**What you have to do:** Look through the entries for the string "metal", and copy each line that holds it.

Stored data
File: config.mk
export PLATFORM = sky130hd
export DESIGN_NAME = dec_display_2to7
export DESIGN_NICKNAME = d
export VERILOG_FILES = /design/src/rtl/dec_display_2to7.sv
export SDC_FILE = /design/constraint.sdc
export NUM_CORES = 1
export LEC_CHECK = 0
export ABC_CLOCK_PERIOD_IN_PS = 1350
export CAP_MARGIN = 20
export CORE_AREA = 2 2 39 41
export DETAILED_ROUTE_END_ITERATION = 7
export DIE_AREA = 0 0 41 43
export PLACE_DENSITY = 0.39
export SYNTH_ARGS = -nofsm -noshare
export SYNTH_HDL_FRONTEND = slang
export SYNTH_SLANG_ARGS = --single-unit
File: constraint.sdc
create_clock -name clk -period 1.35 [get_ports clk]
set_input_delay 0.135 -clock clk [delete_from_list [all_inputs] [get_ports clk]]
set_output_delay 0.135 -clock clk [all_outputs]
set_load 0.01 [all_outputs]
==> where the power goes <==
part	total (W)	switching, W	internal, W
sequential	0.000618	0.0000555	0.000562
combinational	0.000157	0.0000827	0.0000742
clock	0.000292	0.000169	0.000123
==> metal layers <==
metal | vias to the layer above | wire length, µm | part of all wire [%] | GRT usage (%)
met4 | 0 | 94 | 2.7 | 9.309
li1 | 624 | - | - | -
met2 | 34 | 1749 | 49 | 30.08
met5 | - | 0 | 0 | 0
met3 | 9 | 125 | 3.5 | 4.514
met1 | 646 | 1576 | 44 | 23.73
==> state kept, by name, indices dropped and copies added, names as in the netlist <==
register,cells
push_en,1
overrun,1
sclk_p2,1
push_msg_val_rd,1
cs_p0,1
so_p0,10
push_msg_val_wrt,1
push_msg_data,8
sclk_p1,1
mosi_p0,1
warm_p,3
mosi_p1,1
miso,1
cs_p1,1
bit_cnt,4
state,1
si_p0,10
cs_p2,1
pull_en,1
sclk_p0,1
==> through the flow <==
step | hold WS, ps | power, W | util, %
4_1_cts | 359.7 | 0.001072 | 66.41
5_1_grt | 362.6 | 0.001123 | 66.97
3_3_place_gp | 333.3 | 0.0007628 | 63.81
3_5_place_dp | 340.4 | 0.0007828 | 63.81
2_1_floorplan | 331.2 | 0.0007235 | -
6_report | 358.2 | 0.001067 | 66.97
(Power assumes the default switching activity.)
===== src/rtl/fb_pixel_writer.sv =====
// Pixel FIFO + frame-buffer writer: converts {x,y} to a linear 640x480 address.
// Optional FB_CLIP_EN: off-screen pixels retire without a memory write.
module fb_pixel_writer #(
    parameter int          DEPTH   = 8,
    parameter int          COLOR_W = 8,
    parameter logic [18:0] FB_BASE = 19'd0
) (
    input  logic               clk,
    input  logic               n_rst,
    input  logic               i_pix_valid,
    input  logic [18:0]        i_pix_addr,
    input  logic [COLOR_W-1:0] i_pix_color,
    input  logic               i_pix_last,
    output logic               o_stop,
    output logic               o_mem_req,
    output logic [18:0]        o_mem_addr,
    output logic [COLOR_W-1:0] o_mem_wdata,
    input  logic               i_mem_ack,
    output logic               o_busy,
    output logic               o_prim_done,
    output logic               o_overflow
);

    localparam int AW = $clog2(DEPTH);
    localparam logic [AW:0] L_FULL = (AW+1)'(DEPTH);
    localparam logic [AW:0] L_STOP = (AW+1)'(DEPTH - 2);

    localparam logic [0:0] ST_IDLE = 1'b0;
    localparam logic [0:0] ST_REQ  = 1'b1;

    logic [18:0]        r_q_addr  [DEPTH];
    logic [COLOR_W-1:0] r_q_color [DEPTH];
    logic               r_q_last  [DEPTH];
    logic               r_q_skip  [DEPTH];

    logic [AW-1:0]      r_wr_ptr;
    logic [AW-1:0]      r_rd_ptr;
    logic [AW:0]        r_count;
    logic               r_overflow;
    logic [0:0]         r_state;
    logic [18:0]        r_mem_addr;
    logic [COLOR_W-1:0] r_mem_wdata;
    logic               r_last;
    logic               r_skip_done;

    logic [18:0] w_x;
    logic [18:0] w_y;
    logic [18:0] w_lin;
    logic        w_skip;
    logic        w_empty;
    logic        w_full;
    logic        w_ack;
    logic        w_pop;
    logic        w_push;
    logic        w_drop;
    logic        w_h_skip;
    logic        w_h_last;

    // y*640 = (y<<9) + (y<<7); the sum wraps naturally at 19 bits
    assign w_x   = {9'd0, i_pix_addr[18:9]};
    assign w_y   = {10'd0, i_pix_addr[8:0]};
    assign w_lin = FB_BASE + (w_y << 9) + (w_y << 7) + w_x;

`ifdef FB_CLIP_EN
    assign w_skip = (i_pix_addr[18:9] >= 10'd640) || (i_pix_addr[8:0] >= 9'd480);
`else
    assign w_skip = 1'b0;
`endif

    assign w_empty  = (r_count == '0);
    assign w_full   = (r_count == L_FULL);
    assign w_ack    = (r_state == ST_REQ) && i_mem_ack;
    assign w_pop    = !w_empty && ((r_state == ST_IDLE) || w_ack);
    assign w_push   = i_pix_valid && (!w_full || w_pop);
    assign w_drop   = i_pix_valid && w_full && !w_pop;
    assign w_h_skip = r_q_skip[r_rd_ptr];
    assign w_h_last = r_q_last[r_rd_ptr];

    always_ff @(posedge clk) begin
        if (w_push) begin
            r_q_addr[r_wr_ptr]  <= w_lin;
            r_q_color[r_wr_ptr] <= i_pix_color;
            r_q_last[r_wr_ptr]  <= i_pix_last;
            r_q_skip[r_wr_ptr]  <= w_skip;
        end
    end

    always_ff @(posedge clk) begin
        if (!n_rst) begin
            r_wr_ptr   <= '0;
            r_rd_ptr   <= '0;
            r_count    <= '0;
            r_overflow <= 1'b0;
        end else begin
            if (w_push)
                r_wr_ptr <= r_wr_ptr + 1'b1;
            if (w_pop)
                r_rd_ptr <= r_rd_ptr + 1'b1;
            if (w_push && !w_pop)
                r_count <= r_count + 1'b1;
            else if (!w_push && w_pop)
                r_count <= r_count - 1'b1;
            if (w_drop)
                r_overflow <= 1'b1;
        end
    end

    // Skipped entries retire one cycle after their pop, never colliding with an ack
    always_ff @(posedge clk) begin
        if (!n_rst) begin
            r_state     <= ST_IDLE;
            r_mem_addr  <= '0;
            r_mem_wdata <= '0;
            r_last      <= 1'b0;
            r_skip_done <= 1'b0;
        end else begin
            r_skip_done <= w_pop && w_h_skip && w_h_last;
            unique case (r_state)
                ST_IDLE: begin
                    if (w_pop && !w_h_skip) begin
                        r_state     <= ST_REQ;
                        r_mem_addr  <= r_q_addr[r_rd_ptr];
                        r_mem_wdata <= r_q_color[r_rd_ptr];
                        r_last      <= w_h_last;
                    end
                end
                ST_REQ: begin
                    if (w_ack) begin
                        if (w_pop && !w_h_skip) begin
                            r_mem_addr  <= r_q_addr[r_rd_ptr];
                            r_mem_wdata <= r_q_color[r_rd_ptr];
                            r_last      <= w_h_last;
                        end else begin
                            r_state <= ST_IDLE;
                        end
                    end
                end
                default: r_state <= ST_IDLE;
            endcase
        end
    end

    assign o_stop      = (r_count >= L_STOP);
    assign o_mem_req   = (r_state == ST_REQ);
    assign o_mem_addr  = r_mem_addr;
    assign o_mem_wdata = r_mem_wdata;
    assign o_busy      = !w_empty || (r_state == ST_REQ);
    assign o_prim_done = (w_ack && r_last) || r_skip_done;
    assign o_overflow  = r_overflow;

endmodule
===== src/rtl/vec_stream_serializer.sv =====
// vec_stream_serializer: drains a packed-vector FIFO read port and emits one element per valid/ready beat.
// Ports:
//   clk_in       system clock, posedge
//   rst_in       asynchronous active-low reset
//   chunk_avail  FIFO holds at least one unread chunk
//   rd_en        one-cycle FIFO read strobe
//   rd_data      chunk returned one cycle after rd_en, element 0 in the low bits
//   out_data     current element (0 when out_valid is low)
//   out_valid    out_data valid
//   out_ready    downstream accepts when high with out_valid
//   out_last     final element of a vector
//   vec_done     one-cycle pulse after the last element of a vector is accepted
//   busy         high whenever not idle
module vec_stream_serializer #(
    parameter int VecElements     = 5,
    parameter int ElementsPerRead = 5,
    parameter int NBits           = 8
) (
    input  logic                             clk_in,
    input  logic                             rst_in,
    input  logic                             chunk_avail,
    output logic                             rd_en,
    input  logic [ElementsPerRead*NBits-1:0] rd_data,
    output logic [NBits-1:0]                 out_data,
    output logic                             out_valid,
    input  logic                             out_ready,
    output logic                             out_last,
    output logic                             vec_done,
    output logic                             busy
);
    localparam int Chunks = VecElements / ElementsPerRead;
    localparam int EW     = ElementsPerRead > 1 ? $clog2(ElementsPerRead) : 1;
    localparam int CW     = Chunks > 1 ? $clog2(Chunks) : 1;
    localparam logic [EW-1:0] ELast = EW'(ElementsPerRead - 1);
    localparam logic [CW-1:0] CLast = CW'(Chunks - 1);

    typedef enum logic [1:0] {IDLE, LOAD, EMIT} state_t;

    state_t                           state;
    logic [ElementsPerRead*NBits-1:0] chunk;
    logic [EW-1:0]                    elem_idx;
    logic [CW-1:0]                    chunk_idx;
    logic                             fire;
    logic                             chunk_end;
    logic                             vec_end;

    assign fire      = out_valid & out_ready;
    assign chunk_end = elem_idx == ELast;
    assign vec_end   = chunk_end && chunk_idx == CLast;
    // Reads are issued only at the two decision points: idle, or the handshake that exhausts a chunk.
    // Gated by reset so no strobe escapes while the block is held.
    assign rd_en     = rst_in && chunk_avail && (state == IDLE || (fire && chunk_end));
    assign out_valid = state == EMIT;
    assign out_data  = out_valid ? chunk[int'(elem_idx)*NBits +: NBits] : '0;
    assign out_last  = out_valid && vec_end;
    assign busy      = state != IDLE;

    always_ff @(posedge clk_in or negedge rst_in) begin
        if (!rst_in) begin
            state     <= IDLE;
            chunk     <= '0;
            elem_idx  <= '0;
            chunk_idx <= '0;
            vec_done  <= 1'b0;
        end else begin
            vec_done <= fire && vec_end;
            case (state)
                IDLE: if (chunk_avail) state <= LOAD;
                LOAD: begin
                    chunk    <= rd_data;
                    elem_idx <= '0;
                    state    <= EMIT;
                end
                EMIT: if (fire) begin
                    elem_idx <= chunk_end ? '0 : elem_idx + 1'b1;
                    if (chunk_end) begin
                        // chunk_idx survives a trip through IDLE so a starved vector resumes in place
                        chunk_idx <= chunk_idx == CLast ? '0 : chunk_idx + 1'b1;
                        state     <= chunk_avail ? LOAD : IDLE;
                    end
                end
                default: state <= IDLE;
            endcase
        end
    end
endmodule
<file path="src/rtl/alu_seq_ctrl.sv">
// alu_seq_ctrl: two-byte command sequencer driving an external 4-bit ALU
// and holding the error-qualified result until the consumer handshakes it.
module alu_seq_ctrl (
    input  logic       clk,
    input  logic       rst,
    input  logic [7:0] cmd_data,
    input  logic       cmd_valid,
    output logic       cmd_ready,
    output logic [3:0] alu_op,
    output logic [3:0] alu_a,
    output logic [3:0] alu_b,
    input  logic [7:0] alu_result,
    output logic [7:0] res_data,
    output logic       res_err,
    output logic       res_valid,
    input  logic       res_ready,
    output logic [7:0] op_count
);
    localparam logic [1:0] IDLE = 2'd0;
    localparam logic [1:0] OPND = 2'd1;
    localparam logic [1:0] EXEC = 2'd2;
    localparam logic [1:0] HOLD = 2'd3;

    logic [1:0] state_q, state_d;
    logic [3:0] op_q, op_d, a_q, a_d, b_q, b_d;
    logic [7:0] data_q, data_d, cnt_q, cnt_d;
    logic       err_q, err_d;
    logic       acc, div0, undef, done;

    assign cmd_ready = (state_q == IDLE) || (state_q == OPND);
    assign res_valid = state_q == HOLD;
    assign alu_op    = op_q;
    assign alu_a     = a_q;
    assign alu_b     = b_q;
    assign res_data  = data_q;
    assign res_err   = err_q;
    assign op_count  = cnt_q;

    always_comb begin
        acc    = cmd_valid && cmd_ready;
        done   = res_valid && res_ready;
        div0   = (op_q == 4'd3) && (b_q == 4'd0);
        undef  = op_q >= 4'd13;
        state_d = state_q;
        case (state_q)
            IDLE:    state_d = acc ? OPND : IDLE;
            OPND:    state_d = acc ? EXEC : OPND;
            EXEC:    state_d = HOLD;
            default: state_d = done ? IDLE : HOLD;
        endcase
        op_d   = (acc && state_q == IDLE) ? cmd_data[7:4] : op_q;
        a_d    = (acc && state_q == OPND) ? cmd_data[7:4] : a_q;
        b_d    = (acc && state_q == OPND) ? cmd_data[3:0] : b_q;
        // error codes override whatever the ALU drives for these opcodes
        data_d = (state_q != EXEC) ? data_q : div0 ? 8'hFF : undef ? 8'h00 : alu_result;
        err_d  = (state_q != EXEC) ? err_q : (div0 || undef);
        cnt_d  = done ? cnt_q + 8'd1 : cnt_q;
    end

    always_ff @(posedge clk or posedge rst) begin
        if (rst) begin
            state_q <= IDLE;
            op_q    <= '0;
            a_q     <= '0;
            b_q     <= '0;
            data_q  <= '0;
            err_q   <= 1'b0;
            cnt_q   <= '0;
        end else begin
            state_q <= state_d;
            op_q    <= op_d;
            a_q     <= a_d;
            b_q     <= b_d;
            data_q  <= data_d;
            err_q   <= err_d;
            cnt_q   <= cnt_d;
        end
    end
endmodule

</file>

**Exercise output:**
==> metal layers <==
metal | vias to the layer above | wire length, µm | part of all wire [%] | GRT usage (%)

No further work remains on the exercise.